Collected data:

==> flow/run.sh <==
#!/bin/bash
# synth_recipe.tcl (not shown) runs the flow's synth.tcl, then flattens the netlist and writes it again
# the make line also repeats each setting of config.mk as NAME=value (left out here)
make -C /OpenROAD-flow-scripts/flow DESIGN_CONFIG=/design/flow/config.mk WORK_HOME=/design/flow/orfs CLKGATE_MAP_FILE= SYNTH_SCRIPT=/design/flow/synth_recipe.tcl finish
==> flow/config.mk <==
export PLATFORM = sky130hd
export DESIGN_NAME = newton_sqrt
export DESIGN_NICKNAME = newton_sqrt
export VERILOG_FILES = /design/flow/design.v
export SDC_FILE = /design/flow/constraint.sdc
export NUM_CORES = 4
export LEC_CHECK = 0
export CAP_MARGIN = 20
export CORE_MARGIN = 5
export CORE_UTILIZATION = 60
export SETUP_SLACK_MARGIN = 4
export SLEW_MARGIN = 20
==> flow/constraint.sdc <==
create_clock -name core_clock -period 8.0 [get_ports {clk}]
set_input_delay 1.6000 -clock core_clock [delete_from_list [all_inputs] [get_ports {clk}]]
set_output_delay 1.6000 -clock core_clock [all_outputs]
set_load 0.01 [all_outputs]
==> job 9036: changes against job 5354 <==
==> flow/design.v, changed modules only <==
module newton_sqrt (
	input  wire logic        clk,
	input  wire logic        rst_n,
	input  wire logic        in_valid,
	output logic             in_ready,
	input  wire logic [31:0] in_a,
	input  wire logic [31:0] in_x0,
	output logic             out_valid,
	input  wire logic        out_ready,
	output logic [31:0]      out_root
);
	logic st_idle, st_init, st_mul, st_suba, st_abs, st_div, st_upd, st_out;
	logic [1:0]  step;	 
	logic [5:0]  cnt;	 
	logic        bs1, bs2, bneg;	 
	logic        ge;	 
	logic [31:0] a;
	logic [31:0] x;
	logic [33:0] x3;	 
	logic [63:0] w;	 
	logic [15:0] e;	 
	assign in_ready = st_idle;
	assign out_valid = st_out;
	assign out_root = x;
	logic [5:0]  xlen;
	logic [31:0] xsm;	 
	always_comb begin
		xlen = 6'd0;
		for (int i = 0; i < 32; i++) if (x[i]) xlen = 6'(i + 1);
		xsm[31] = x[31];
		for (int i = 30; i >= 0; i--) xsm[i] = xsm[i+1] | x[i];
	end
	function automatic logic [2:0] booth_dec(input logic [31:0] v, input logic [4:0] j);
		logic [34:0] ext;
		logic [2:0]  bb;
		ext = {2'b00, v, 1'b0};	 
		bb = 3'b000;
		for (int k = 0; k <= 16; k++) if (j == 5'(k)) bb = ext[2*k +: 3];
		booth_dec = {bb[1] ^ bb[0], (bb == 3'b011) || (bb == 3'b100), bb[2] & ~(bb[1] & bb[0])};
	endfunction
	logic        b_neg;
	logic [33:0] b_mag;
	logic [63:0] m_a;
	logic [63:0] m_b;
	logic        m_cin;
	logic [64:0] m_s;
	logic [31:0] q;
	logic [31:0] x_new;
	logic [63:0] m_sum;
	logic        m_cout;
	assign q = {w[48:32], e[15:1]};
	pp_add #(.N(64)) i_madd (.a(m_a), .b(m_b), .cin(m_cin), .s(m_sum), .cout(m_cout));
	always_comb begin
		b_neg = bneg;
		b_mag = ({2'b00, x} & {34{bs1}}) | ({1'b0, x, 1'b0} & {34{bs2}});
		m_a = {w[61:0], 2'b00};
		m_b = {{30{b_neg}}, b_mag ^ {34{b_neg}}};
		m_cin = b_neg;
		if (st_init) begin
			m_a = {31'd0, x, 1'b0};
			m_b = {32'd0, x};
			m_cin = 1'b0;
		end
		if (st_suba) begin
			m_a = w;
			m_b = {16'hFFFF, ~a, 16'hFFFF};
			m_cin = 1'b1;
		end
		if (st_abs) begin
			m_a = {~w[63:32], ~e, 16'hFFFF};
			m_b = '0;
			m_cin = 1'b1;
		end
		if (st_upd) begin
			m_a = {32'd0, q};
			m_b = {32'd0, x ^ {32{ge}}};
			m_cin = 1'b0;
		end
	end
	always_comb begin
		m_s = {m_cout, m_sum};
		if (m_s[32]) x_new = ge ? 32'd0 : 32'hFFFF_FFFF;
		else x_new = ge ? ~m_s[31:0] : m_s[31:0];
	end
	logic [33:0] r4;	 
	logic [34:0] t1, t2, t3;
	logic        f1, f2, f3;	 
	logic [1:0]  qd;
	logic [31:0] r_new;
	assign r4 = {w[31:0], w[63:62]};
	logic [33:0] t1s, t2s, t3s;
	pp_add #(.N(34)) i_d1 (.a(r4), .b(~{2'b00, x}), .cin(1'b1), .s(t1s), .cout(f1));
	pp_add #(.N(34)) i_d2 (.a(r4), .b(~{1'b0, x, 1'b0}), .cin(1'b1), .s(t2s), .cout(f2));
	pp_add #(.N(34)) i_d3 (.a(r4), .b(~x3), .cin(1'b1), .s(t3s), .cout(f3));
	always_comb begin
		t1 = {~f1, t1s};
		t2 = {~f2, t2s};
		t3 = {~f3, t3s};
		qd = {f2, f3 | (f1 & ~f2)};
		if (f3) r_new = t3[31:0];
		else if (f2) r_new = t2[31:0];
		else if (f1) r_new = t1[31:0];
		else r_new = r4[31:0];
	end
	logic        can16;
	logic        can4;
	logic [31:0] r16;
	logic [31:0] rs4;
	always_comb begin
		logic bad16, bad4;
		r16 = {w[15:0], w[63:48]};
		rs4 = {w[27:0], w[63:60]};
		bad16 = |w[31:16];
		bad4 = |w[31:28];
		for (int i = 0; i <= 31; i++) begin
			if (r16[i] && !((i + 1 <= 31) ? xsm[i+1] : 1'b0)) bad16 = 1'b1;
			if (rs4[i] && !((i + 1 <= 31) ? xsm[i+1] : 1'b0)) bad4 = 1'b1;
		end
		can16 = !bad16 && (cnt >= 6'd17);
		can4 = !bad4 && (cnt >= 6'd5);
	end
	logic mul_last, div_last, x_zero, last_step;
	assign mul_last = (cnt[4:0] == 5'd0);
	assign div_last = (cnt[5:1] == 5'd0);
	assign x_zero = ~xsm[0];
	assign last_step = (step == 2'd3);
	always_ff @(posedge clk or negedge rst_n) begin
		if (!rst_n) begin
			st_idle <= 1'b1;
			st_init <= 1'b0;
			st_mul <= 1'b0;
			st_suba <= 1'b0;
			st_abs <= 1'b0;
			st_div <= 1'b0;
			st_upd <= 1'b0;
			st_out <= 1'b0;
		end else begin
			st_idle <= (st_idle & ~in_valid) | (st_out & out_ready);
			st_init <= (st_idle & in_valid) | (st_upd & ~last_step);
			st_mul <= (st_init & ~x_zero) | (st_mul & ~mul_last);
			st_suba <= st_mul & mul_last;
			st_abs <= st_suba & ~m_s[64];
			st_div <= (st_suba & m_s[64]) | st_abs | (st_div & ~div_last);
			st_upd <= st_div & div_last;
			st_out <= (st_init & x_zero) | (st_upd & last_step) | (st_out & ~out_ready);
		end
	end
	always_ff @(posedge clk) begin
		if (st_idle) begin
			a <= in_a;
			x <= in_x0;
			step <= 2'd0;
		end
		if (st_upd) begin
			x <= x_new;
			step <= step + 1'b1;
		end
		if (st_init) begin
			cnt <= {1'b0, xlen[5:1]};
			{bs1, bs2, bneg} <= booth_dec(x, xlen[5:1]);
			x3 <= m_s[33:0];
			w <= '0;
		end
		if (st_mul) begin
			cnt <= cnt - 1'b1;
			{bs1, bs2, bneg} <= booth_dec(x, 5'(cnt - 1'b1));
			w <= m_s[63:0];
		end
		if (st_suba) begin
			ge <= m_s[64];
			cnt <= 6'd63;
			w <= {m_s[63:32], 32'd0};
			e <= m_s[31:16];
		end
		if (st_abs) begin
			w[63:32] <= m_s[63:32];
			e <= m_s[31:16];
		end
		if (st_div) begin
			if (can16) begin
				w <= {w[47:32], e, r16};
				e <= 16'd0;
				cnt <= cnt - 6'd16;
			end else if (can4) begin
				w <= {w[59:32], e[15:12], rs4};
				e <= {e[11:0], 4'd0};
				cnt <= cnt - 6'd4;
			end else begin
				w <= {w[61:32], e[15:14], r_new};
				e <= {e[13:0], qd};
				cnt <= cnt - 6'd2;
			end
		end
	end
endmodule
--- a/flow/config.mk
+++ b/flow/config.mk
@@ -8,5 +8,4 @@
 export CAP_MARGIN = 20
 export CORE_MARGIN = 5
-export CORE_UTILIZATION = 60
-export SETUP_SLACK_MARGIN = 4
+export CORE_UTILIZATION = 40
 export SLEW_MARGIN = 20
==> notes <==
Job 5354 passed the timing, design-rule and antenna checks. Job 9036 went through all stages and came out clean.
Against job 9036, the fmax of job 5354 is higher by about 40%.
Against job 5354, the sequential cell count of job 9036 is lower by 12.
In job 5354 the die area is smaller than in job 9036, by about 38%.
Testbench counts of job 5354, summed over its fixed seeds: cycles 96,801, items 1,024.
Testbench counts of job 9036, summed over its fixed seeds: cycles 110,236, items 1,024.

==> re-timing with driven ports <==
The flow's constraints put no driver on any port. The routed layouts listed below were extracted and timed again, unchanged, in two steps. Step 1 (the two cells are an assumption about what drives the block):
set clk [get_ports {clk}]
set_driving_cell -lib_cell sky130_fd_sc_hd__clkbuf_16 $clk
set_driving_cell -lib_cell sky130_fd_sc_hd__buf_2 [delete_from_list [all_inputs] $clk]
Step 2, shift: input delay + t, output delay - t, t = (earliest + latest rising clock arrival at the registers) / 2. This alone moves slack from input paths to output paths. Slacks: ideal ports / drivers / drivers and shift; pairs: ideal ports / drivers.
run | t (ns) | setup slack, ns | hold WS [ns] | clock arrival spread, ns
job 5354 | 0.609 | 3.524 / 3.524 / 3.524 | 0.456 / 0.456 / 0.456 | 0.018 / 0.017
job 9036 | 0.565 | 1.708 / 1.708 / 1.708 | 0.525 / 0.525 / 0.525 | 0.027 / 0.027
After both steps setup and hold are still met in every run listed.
Background: an optimization exercise with open tools, aiming at small area, a short achievable clock period and few clock cycles per item. Do not read the settings as production practice.
Only simulation tests tie the RTL to the original design; equivalence was not proved.

<file path="constraint.sdc">
create_clock -name core_clock -period 7.0 [get_ports {clk}]
set_input_delay 1.4000 -clock core_clock [delete_from_list [all_inputs] [get_ports {clk}]]
set_output_delay 1.4000 -clock core_clock [all_outputs]
set_load 0.01 [all_outputs]
</file>
This design comes from an exercise in tuning for small area on the open sky130 flow, not from production work.
Function was checked by simulation only, so behaviour that the tests miss may differ from the original.
Power is estimated from default activity; no workload was simulated. No driver is modelled on the clock port, so clocking that relies on it looks cheaper here than on a real chip.

## v34
## conv_window_gen
module conv_window_gen #(
  parameter int DATA_WIDTH    = 12,
  parameter int FILTER_WIDTH  = 5,
  parameter int INPUT_WIDTH   = 32,
  parameter int INPUT_HEIGTH  = 32,
  parameter int OUTPUT_WIDTH  = INPUT_WIDTH - FILTER_WIDTH + 1,
  parameter int OUTPUT_HEIGTH = INPUT_HEIGTH - FILTER_WIDTH + 1
) (
  input  logic                                            clk,
  input  logic                                            rst_n,
  input  logic                                            in_valid,
  output logic                                            in_ready,
  input  logic signed [DATA_WIDTH-1:0]                    in_pixel,
  output logic                                            win_valid,
  input  logic                                            win_ready,
  output logic [FILTER_WIDTH*FILTER_WIDTH*DATA_WIDTH-1:0] win_data,
  output logic [$clog2(OUTPUT_HEIGTH)-1:0]                win_row,
  output logic [$clog2(OUTPUT_WIDTH)-1:0]                 win_col,
  output logic                                            frame_done
);
  localparam int c_col_w = $clog2(INPUT_WIDTH);
  localparam int c_row_w = $clog2(INPUT_HEIGTH);
  localparam int c_len   = (FILTER_WIDTH - 1) * INPUT_WIDTH + FILTER_WIDTH;
  localparam int c_off   = FILTER_WIDTH - 1;
  logic                  r_started;
  logic                  r_win_valid;
  logic [c_row_w-1:0]    r_row;
  logic [c_col_w-1:0]    r_col;
  logic [DATA_WIDTH-1:0] r_chain [c_len];
  logic               w_accept;
  logic               w_col_last;
  ...
export LEC_CHECK = 0
export CAP_MARGIN = 20
export CORE_MARGIN = 2
export CORE_UTILIZATION = 40
export SLEW_MARGIN = 20
create_clock -name core_clock -period 8.0 [get_ports {clk}]
standard.sh (not shown) runs the stock make flow with config.mk's settings and CLKGATE_MAP_FILE= SYNTH_SCRIPT=/design/flow/synth_recipe.tcl, a recipe that flattens the netlist after the stock synthesis.
==> flow/flow/run.sh <==
#!/bin/bash
# Standard ORFS layout with two changes: port buffers use the smallest
# buffer, and CTS builds larger sink clusters without dummy loads.
set -euo pipefail
export BUFFER_PORTS_ARGS="-buffer_cell sky130_fd_sc_hd__buf_1"
export CTS_ARGS="-sink_clustering_enable -repair_clock_nets -dont_use_dummy_load -sink_clustering_size 30 -sink_clustering_max_diameter 100"
bash standard.sh > standard_flow.log 2>&1
--- input diff v34..v26 ---
- an added PLACE_DENSITY of 0.75
- a change of CORE_UTILIZATION from 40 to 65
--- outcome ---
- Cell count after placement: v26 lower than v34
- The largest vdd supply drop of v26 exceeds that of v34 by 0.000037 V.
- v26: utilization higher than v34
- The non-clock buffer share of cell area was comparable across v34 and v26.
- Between v34 and v26, total power divided by cell area decreased.
- Worst setup slack: v26 vs v34 down 0.011 ns
- v26 ended with every stage complete and zero timing, DRC or antenna violations.
- | total power | higher: v34 |
- Compared with v34, v26 shows tightest slew margin relative to the limit lower by 7.3 points.
- In terms of fraction of registers with async set/reset, v34 and v26 differ only marginally.
- NOTE final non-filler cell area v34->v26 decreased slightly
- As of v26, detail-routed via count per cell had risen by more than 10% compared to v34.
The inputs of v25 differ from those of v26 as listed below.
- clearing PLACE_DENSITY, which used to be 0.75
- swapping 65 for 40 in CORE_UTILIZATION
==> flow/run.sh (new file) <==
#!/bin/bash
# synth_recipe.tcl (not shown) runs the flow's synth.tcl, then flattens the netlist and writes it again
# the make line also repeats each setting of config.mk as NAME=value (left out here)
make -C /OpenROAD-flow-scripts/flow DESIGN_CONFIG=/design/flow/config.mk WORK_HOME=/design/flow/orfs CLKGATE_MAP_FILE= SYNTH_SCRIPT=/design/flow/synth_recipe.tcl finish
removed: flow/flow/run.sh
removed: flow/standard.sh
==> comparison <==
- Higher share of the clock period used by the worst path was reported by v25, not v26.
- On critical path depth, v25 and v26 are basically level.
- Across both runs, utilization was lower for v25 than for v26.
Edits applied to the flow inputs when going from v25 to v39:
- a change of CORE_UTILIZATION from 40 to 72
- an added PLACE_DENSITY of 0.82
==> flow/flow/run.sh (new file) <==
#!/bin/bash
# Standard ORFS layout with two changes: port buffers use the smallest
# buffer, and CTS builds larger sink clusters without dummy loads.
set -euo pipefail
export BUFFER_PORTS_ARGS="-buffer_cell sky130_fd_sc_hd__buf_1"
export CTS_ARGS="-sink_clustering_enable -repair_clock_nets -dont_use_dummy_load -sink_clustering_size 30 -sink_clustering_max_diameter 100"
bash standard.sh > standard_flow.log 2>&1
==> flow/standard.sh (new file) <==
#!/bin/bash
# synth_recipe.tcl (not shown) runs the flow's synth.tcl, then flattens the netlist and writes it again
# the make line also repeats each setting of config.mk as NAME=value (left out here)
make -C /OpenROAD-flow-scripts/flow DESIGN_CONFIG=/design/flow/config.mk WORK_HOME=/design/flow/orfs CLKGATE_MAP_FILE= SYNTH_SCRIPT=/design/flow/synth_recipe.tcl "${@:-finish}"
removed: flow/run.sh
--- outcome ---
Changes observed in v39 relative to v25: number of library cell types mapped by synthesis now sits at about the same level, clock period minus worst slack -0.72 ns, post-synthesis share of cell area spent on xor and xnor gates flat, clock share of power shows a reduction of 15 points. Measured against each other, v25 and v39 differ in fmax, the higher figure coming from v39. Between v25 and v39, the overall power of the completed layout is higher for v25. Compared with v25, in v39 portion of total power attributed to combinational logic held; worst setup slack went up 0.72 ns. Wire: v39 routes more than v25. Going from v25 to v39, the number of non-clock buffers was found to have gone down by 0.57%. Between v25 and v39, detailed-router iteration count before antenna repair increased.
Inputs modified between v39 and v32:
- CORE_UTILIZATION now 80, was 72
- PLACE_DENSITY now 0.88, was 0.82
--- outcome ---
- v32 failed in 3_5_place_dp with DPL-0033.
- Reported for v39 and v32, share of synthesized cell area in and, or, nand and nor gates turned out identical to the last digit.
- Measured against v32, the placer's final routability congestion estimate of v39 comes out at 1.07 times the reference value.
- Diff v39 -> v32: net count after synthesis flat; initial core utilization shows an increase of 8.2 points; half-perimeter wire length after placement now sits higher; die extent in x now smaller; number of rows in the core area went down by 5.
- Flop and latch count out of synthesis of v32 is on par with v39.
- The cell count after synthesis on v32 is in line with that on v39.
> inputs changed (v32 -> v24)
- swapping 0.88 for 0.75 in PLACE_DENSITY
- swapping 80 for 65 in CORE_UTILIZATION
==> flow/flow/run.sh <==
#!/bin/bash
# Standard ORFS layout with two changes: port buffers use the smallest
# buffer, and CTS builds larger sink clusters without dummy loads.
set -euo pipefail
export BUFFER_PORTS_ARGS="-buffer_cell sky130_fd_sc_hd__buf_1"
export CTS_ARGS="-sink_clustering_enable -repair_clock_nets -dont_use_dummy_load -sink_clustering_size 16 -sink_clustering_max_diameter 50 -buf_list sky130_fd_sc_hd__clkbuf_8"
bash standard.sh > standard_flow.log 2>&1
Notes after the runs:
Status for v24 and v32: clean finish in v24 only
3_5_place_dp: v32 exited with error
Post-synthesis mux area share: v24 vs v32 identical
Reported for v24 and v32, quantity of I/O buffers inserted on ports turned out identical to the last digit.
Summary of the comparison: x dimension of the die is higher in v24, relative to v32.
~same post-synthesis share of cell area spent on xor and xnor gates in v24 and v32
v24 reports a higher die outline height than v32 does.
v24 -> v32: synthesized netlist cell count delta 0, exact match
v24 vs v32 — final weighted congestion of routability-driven global placement dropped by a few percent
The effective utilization at floorplan reported for v24 is smaller than that of v32 by 15 points.
The total number of placement rows of v24 is higher than that of v32.
v24 -> v32: sequential fraction of the synthesis area delta 0, exact match
As of v24, half-perimeter wire length after detailed placement had fallen by more than a quarter compared to v32.

==> re-timing with driven ports <==
Ports are ideal in the flow. The routed layouts listed here were re-timed in OpenROAD.
Step 1 assumes that a clkbuf_16 drives the clock port and a buf_2 every other input.
Step 2 adds t to the input delays and takes it off the output delays; t is the mean of the earliest and latest rising clock arrival at the registers after step 1. Input paths then give back, and output paths get back, about the clock's delay inside the block.
a / b / c = ideal / step 1 / step 2; a / b = the first two.
run | t (ns) | slack for setup (ns) | worst setup path after step 2 | slew at the worst register clock pin (ns) | pins driven straight from the clock port
v34 | 0.688 | 4.260 / 4.240 / 4.063 | input to register | 0.11 / 0.11 | 1
v26 | 0.697 | 4.250 / 4.224 / 3.710 | input to register | 0.11 / 0.11 | 1
v25 | 0.785 | 3.519 / 3.494 / 3.398 | input to register | 0.06 / 0.06 | 1
v39 | 0.709 | 4.235 / 4.207 / 3.886 | input to register | 0.12 / 0.12 | 1
v24 | 0.760 | 4.205 / 4.142 / 3.651 | input to register | 0.10 / 0.10 | 1
After both steps setup and hold are still met in every run listed. The setup slack of v24, which loses most, moves by -0.063 ns with the drivers and by -0.554 ns with both steps.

Exercise:
Reproduce every line from the preceding data in which the word "bneg" can be found.

Task solution:
	logic        bs1, bs2, bneg;	 
		b_neg = bneg;
			{bs1, bs2, bneg} <= booth_dec(x, xlen[5:1]);
			{bs1, bs2, bneg} <= booth_dec(x, 5'(cnt - 1'b1));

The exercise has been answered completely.